> What you are asked to do
Below are the records; copy each line in which "detailed" occurs.

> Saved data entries
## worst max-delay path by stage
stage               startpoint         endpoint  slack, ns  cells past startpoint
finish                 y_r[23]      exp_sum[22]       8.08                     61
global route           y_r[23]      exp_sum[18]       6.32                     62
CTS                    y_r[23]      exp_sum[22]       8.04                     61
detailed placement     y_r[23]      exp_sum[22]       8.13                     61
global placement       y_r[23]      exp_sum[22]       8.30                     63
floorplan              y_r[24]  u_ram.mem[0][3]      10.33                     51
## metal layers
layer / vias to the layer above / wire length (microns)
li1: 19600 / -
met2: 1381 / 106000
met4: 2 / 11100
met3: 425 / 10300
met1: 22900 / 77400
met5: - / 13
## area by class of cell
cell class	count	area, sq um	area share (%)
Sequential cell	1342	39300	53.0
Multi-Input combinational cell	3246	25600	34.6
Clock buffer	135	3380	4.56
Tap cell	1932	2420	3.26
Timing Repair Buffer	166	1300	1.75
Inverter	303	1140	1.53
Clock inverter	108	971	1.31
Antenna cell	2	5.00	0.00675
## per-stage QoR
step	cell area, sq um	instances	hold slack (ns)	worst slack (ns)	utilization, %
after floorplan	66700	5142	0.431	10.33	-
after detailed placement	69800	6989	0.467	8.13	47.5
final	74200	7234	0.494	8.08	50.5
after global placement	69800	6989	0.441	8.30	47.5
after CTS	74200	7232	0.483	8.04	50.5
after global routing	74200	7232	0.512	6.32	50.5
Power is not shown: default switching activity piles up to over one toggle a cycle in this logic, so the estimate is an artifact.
File: src/design/station_alarm_monitor_core.sv
// Path: a sample is held in the input register, then its result in the result register.
// Throughput: one sample per cycle unless stalled; all limit compares, counter updates and
// alarm latching for the addressed station happen in the single stage after the input register.
// Reset: arst_n clears all counters, latched alarms, run flags and the valid flags at once;
// limit registers reset to zero and the persistence count to ten.
module station_alarm_monitor_core (
	input  logic                            clk,
	input  logic                            arst_n,
	input  logic                            sample_valid,
	output logic                            sample_stall,
	input  sam_pkg::sample_t                sample,
	output logic                            result_valid,
	input  logic                            result_stall,
	output sam_pkg::result_t                result,
	input  logic                            cfg_we,
	input  logic [sam_pkg::CFG_IDX_W-1:0]   cfg_index,
	input  logic [sam_pkg::CFG_W-1:0]       cfg_data
);

	// Configuration registers.
	logic [sam_pkg::CFG_W-1:0]     drain_set_q;
	logic [sam_pkg::CFG_W-1:0]     drain_upper_q;
	logic [sam_pkg::CFG_W-1:0]     gate_upper_q;
	logic [sam_pkg::CFG_W-1:0]     temp_upper_q;
	logic                          gate_on_q;
	logic [sam_pkg::QUOT_W-1:0]    gate_div_q;
	logic [sam_pkg::QUOT_W-1:0]    dcur_div_q;
	logic [sam_pkg::QUOT_W-1:0]    gcur_div_q;
	logic [sam_pkg::PERSIST_W-1:0] persist_q;

	logic [sam_pkg::PROD_W-1:0]    cfg_prod;
	logic [sam_pkg::QUOT_W-1:0]    cfg_quot;

	// Input stage and result register.
	logic                          valid_s1;
	sam_pkg::sample_t              sample_s1;
	logic                          result_valid_q;
	sam_pkg::result_t              result_q;
	logic                          move_s1;

	// Per-station state.
	logic [sam_pkg::COUNT_BITS-1:0] cnt_q [sam_pkg::STATIONS][sam_pkg::NUM_CHK];
	logic [1:0]                     dcode_q [sam_pkg::STATIONS];
	logic [1:0]                     gcode_q [sam_pkg::STATIONS];
	logic [2:0]                     oth_q [sam_pkg::STATIONS];
	logic [sam_pkg::STATIONS-1:0]   run_q;

	// Update of the addressed station.
	logic [sam_pkg::MAG_W-1:0]      mag_dv, mag_gv, mag_dc, mag_gc, mag_tc;
	logic [sam_pkg::NUM_CHK-1:0]    viol;
	logic [sam_pkg::NUM_CHK-1:0]    latch;
	logic [sam_pkg::COUNT_BITS-1:0] cnt_nxt [sam_pkg::NUM_CHK];
	logic [1:0]                     dcode_nxt, gcode_nxt;
	logic [2:0]                     oth_nxt;
	logic                           error_nxt;

	// The quotient by 100 of the write data serves the gate and both current limits.
	assign cfg_prod = sam_pkg::PROD_W'(cfg_data) * sam_pkg::PROD_W'(sam_pkg::RECIP100);
	assign cfg_quot = sam_pkg::QUOT_W'(cfg_prod >> sam_pkg::RECIP_SHIFT);

	// Configuration writes.
	always_ff @(posedge clk or negedge arst_n) begin
		if (!arst_n) begin
			drain_set_q   <= '0;
			drain_upper_q <= '0;
			gate_upper_q  <= '0;
			temp_upper_q  <= '0;
			gate_on_q     <= 1'b0;
			gate_div_q    <= '0;
			dcur_div_q    <= '0;
			gcur_div_q    <= '0;
			persist_q     <= sam_pkg::PERSIST_RESET;
		end else if (cfg_we) begin
			unique case (sam_pkg::cfg_reg_t'(cfg_index))
				sam_pkg::REG_DRAIN_SET: begin
					drain_set_q <= cfg_data;
				end
				sam_pkg::REG_DRAIN_UPPER: begin
					drain_upper_q <= cfg_data;
				end
				sam_pkg::REG_GATE_SET: begin
					gate_on_q  <= (cfg_data != '0);
					gate_div_q <= cfg_quot;
				end
				sam_pkg::REG_GATE_UPPER: begin
					gate_upper_q <= cfg_data;
				end
				sam_pkg::REG_DCUR_UPPER: begin
					dcur_div_q <= cfg_quot;
				end
				sam_pkg::REG_GCUR_UPPER: begin
					gcur_div_q <= cfg_quot;
				end
				sam_pkg::REG_TEMP_UPPER: begin
					temp_upper_q <= cfg_data;
				end
				sam_pkg::REG_PERSIST: begin
					persist_q <= cfg_data[sam_pkg::PERSIST_W-1:0];
				end
			endcase
		end
	end

	// Handshake: the input stage advances whenever the result register is free.
	assign move_s1      = valid_s1 && (!result_valid_q || !result_stall);
	assign sample_stall = valid_s1 && !move_s1;
	assign result_valid = result_valid_q;
	assign result       = result_q;

	always_ff @(posedge clk or negedge arst_n) begin
		if (!arst_n) begin
			valid_s1       <= 1'b0;
			result_valid_q <= 1'b0;
		end else begin
			if (sample_valid && !sample_stall) begin
				valid_s1 <= 1'b1;
			end else if (move_s1) begin
				valid_s1 <= 1'b0;
			end
			if (move_s1) begin
				result_valid_q <= 1'b1;
			end else if (!result_stall) begin
				result_valid_q <= 1'b0;
			end
		end
	end

	// Input register payload.
	always_ff @(posedge clk) begin
		if (sample_valid && !sample_stall) begin
			sample_s1 <= sample;
		end
	end

	// Magnitudes with the sign bit dropped.
	assign mag_dv = sample_s1.drain_volt[sam_pkg::MAG_W-1:0];
	assign mag_gv = sample_s1.gate_volt[sam_pkg::MAG_W-1:0];
	assign mag_dc = sample_s1.drain_curr[sam_pkg::MAG_W-1:0];
	assign mag_gc = sample_s1.gate_curr[sam_pkg::MAG_W-1:0];
	assign mag_tc = sample_s1.temperature[sam_pkg::MAG_W-1:0];

	// Limit checks. Each test on a sample divided by ten is rewritten as an exact
	// test on the raw magnitude against a scaled limit; temperature is compared directly.
	always_comb begin
		viol = '0;
		viol[sam_pkg::CHK_DOVER] = sam_pkg::LIM_W'(mag_dv) >=
			sam_pkg::LIM_W'(drain_upper_q) * sam_pkg::LIM_W'(100) + sam_pkg::LIM_W'(10);
		if (sam_pkg::LIM_W'(mag_dv) < sam_pkg::LIM_W'(200000)) begin
			viol[sam_pkg::CHK_DUNDER] = sam_pkg::LIM_W'(mag_dv) <
				sam_pkg::LIM_W'(drain_set_q) * sam_pkg::LIM_W'(80);
		end else begin
			viol[sam_pkg::CHK_DUNDER] = sam_pkg::LIM_W'(mag_dv) + sam_pkg::LIM_W'(50000) <
				sam_pkg::LIM_W'(drain_set_q) * sam_pkg::LIM_W'(100);
		end
		viol[sam_pkg::CHK_GOVER] = sam_pkg::LIM_W'(mag_gv) >=
			sam_pkg::LIM_W'(gate_upper_q) * sam_pkg::LIM_W'(100) + sam_pkg::LIM_W'(10);
		viol[sam_pkg::CHK_GUNDER] = sam_pkg::LIM_W'(mag_gv) <
			sam_pkg::LIM_W'(gate_div_q) * sam_pkg::LIM_W'(8000);
		viol[sam_pkg::CHK_DCUR] = sam_pkg::LIM_W'(mag_dc) >=
			sam_pkg::LIM_W'(dcur_div_q) * sam_pkg::LIM_W'(10) + sam_pkg::LIM_W'(10);
		viol[sam_pkg::CHK_GCUR] = sam_pkg::LIM_W'(mag_gc) >=
			sam_pkg::LIM_W'(gcur_div_q) * sam_pkg::LIM_W'(10) + sam_pkg::LIM_W'(10);
		viol[sam_pkg::CHK_TEMP] = mag_tc > temp_upper_q;
	end

	// Counter update, alarm latching and error stop for the addressed station.
	always_comb begin
		for (int c = 0; c < sam_pkg::NUM_CHK; c++) begin
			cnt_nxt[c] = sam_pkg::persist_next(cnt_q[sample_s1.station][c], viol[c]);
			latch[c]   = viol[c] && (32'(cnt_nxt[c]) >= 32'(persist_q));
		end

		// A zero setpoint leaves that voltage's counters and code untouched.
		if (drain_set_q == '0) begin
			cnt_nxt[sam_pkg::CHK_DOVER]  = cnt_q[sample_s1.station][sam_pkg::CHK_DOVER];
			cnt_nxt[sam_pkg::CHK_DUNDER] = cnt_q[sample_s1.station][sam_pkg::CHK_DUNDER];
			latch[sam_pkg::CHK_DOVER]    = 1'b0;
			latch[sam_pkg::CHK_DUNDER]   = 1'b0;
		end
		if (!gate_on_q) begin
			cnt_nxt[sam_pkg::CHK_GOVER]  = cnt_q[sample_s1.station][sam_pkg::CHK_GOVER];
			cnt_nxt[sam_pkg::CHK_GUNDER] = cnt_q[sample_s1.station][sam_pkg::CHK_GUNDER];
			latch[sam_pkg::CHK_GOVER]    = 1'b0;
			latch[sam_pkg::CHK_GUNDER]   = 1'b0;
		end

		// Over is applied before under, so under wins when both latch.
		dcode_nxt = dcode_q[sample_s1.station];
		if (latch[sam_pkg::CHK_DOVER]) begin
			dcode_nxt = sam_pkg::ALARM_OVER;
		end
		if (latch[sam_pkg::CHK_DUNDER]) begin
			dcode_nxt = sam_pkg::ALARM_UNDER;
		end
		gcode_nxt = gcode_q[sample_s1.station];
		if (latch[sam_pkg::CHK_GOVER]) begin
			gcode_nxt = sam_pkg::ALARM_OVER;
		end
		if (latch[sam_pkg::CHK_GUNDER]) begin
			gcode_nxt = sam_pkg::ALARM_UNDER;
		end

		oth_nxt = oth_q[sample_s1.station];
		oth_nxt[sam_pkg::FLAG_DCUR] = oth_nxt[sam_pkg::FLAG_DCUR] | latch[sam_pkg::CHK_DCUR];
		oth_nxt[sam_pkg::FLAG_GCUR] = oth_nxt[sam_pkg::FLAG_GCUR] | latch[sam_pkg::CHK_GCUR];
		oth_nxt[sam_pkg::FLAG_TEMP] = oth_nxt[sam_pkg::FLAG_TEMP] | latch[sam_pkg::CHK_TEMP];

		// Error stop looks at every station's state as it stands after this sample.
		error_nxt = 1'b0;
		for (int s = 0; s < sam_pkg::STATIONS; s++) begin
			if (sam_pkg::ST_W'(s) == sample_s1.station) begin
				error_nxt = error_nxt | (sample_s1.running &&
					(dcode_nxt != '0 || gcode_nxt != '0 || oth_nxt != '0));
			end else begin
				error_nxt = error_nxt | (run_q[s] &&
					(dcode_q[s] != '0 || gcode_q[s] != '0 || oth_q[s] != '0));
			end
		end
	end

	// Station state registers.
	always_ff @(posedge clk or negedge arst_n) begin
		if (!arst_n) begin
			for (int s = 0; s < sam_pkg::STATIONS; s++) begin
				for (int c = 0; c < sam_pkg::NUM_CHK; c++) begin
					cnt_q[s][c] <= '0;
				end
				dcode_q[s] <= sam_pkg::ALARM_NORMAL;
				gcode_q[s] <= sam_pkg::ALARM_NORMAL;
				oth_q[s]   <= '0;
			end
			run_q <= '0;
		end else if (move_s1) begin
			for (int c = 0; c < sam_pkg::NUM_CHK; c++) begin
				cnt_q[sample_s1.station][c] <= cnt_nxt[c];
			end
			dcode_q[sample_s1.station] <= dcode_nxt;
			gcode_q[sample_s1.station] <= gcode_nxt;
			oth_q[sample_s1.station]   <= oth_nxt;
			run_q[sample_s1.station]   <= sample_s1.running;
		end
	end

	// Result register payload.
	always_ff @(posedge clk) begin
		if (move_s1) begin
			result_q.station_out      <= sample_s1.station;
			result_q.drain_alarm      <= dcode_nxt;
			result_q.gate_alarm       <= gcode_nxt;
			result_q.drain_curr_alarm <= oth_nxt[sam_pkg::FLAG_DCUR];
			result_q.gate_curr_alarm  <= oth_nxt[sam_pkg::FLAG_GCUR];
			result_q.temp_alarm       <= oth_nxt[sam_pkg::FLAG_TEMP];
			result_q.error_stop       <= error_nxt;
		end
	end

	// Latched alarms only clear at reset.
	for (genvar g = 0; g < sam_pkg::STATIONS; g++) begin : g_sticky
		a_oth_sticky: assert property (@(posedge clk) disable iff (!arst_n)
			((oth_q[g] & $past(oth_q[g])) == $past(oth_q[g])))
			else $error("other alarm flag cleared without reset");
		a_dcode_sticky: assert property (@(posedge clk) disable iff (!arst_n)
			($past(dcode_q[g]) != sam_pkg::ALARM_NORMAL) |-> (dcode_q[g] != sam_pkg::ALARM_NORMAL))
			else $error("drain alarm code returned to normal without reset");
	end

	a_stall_cause: assert property (@(posedge clk) disable iff (!arst_n)
		sample_stall |-> (valid_s1 && result_valid_q && result_stall))
		else $error("input stalled while the result side is free");

	a_error_run: assert property (@(posedge clk) disable iff (!arst_n)
		(result_valid && result.error_stop) |-> (run_q != '0))
		else $error("error stop shown with no station running");

endmodule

> Your solution
detailed placement     y_r[23]      exp_sum[22]       8.13                     61
after detailed placement	69800	6989	0.467	8.13	47.5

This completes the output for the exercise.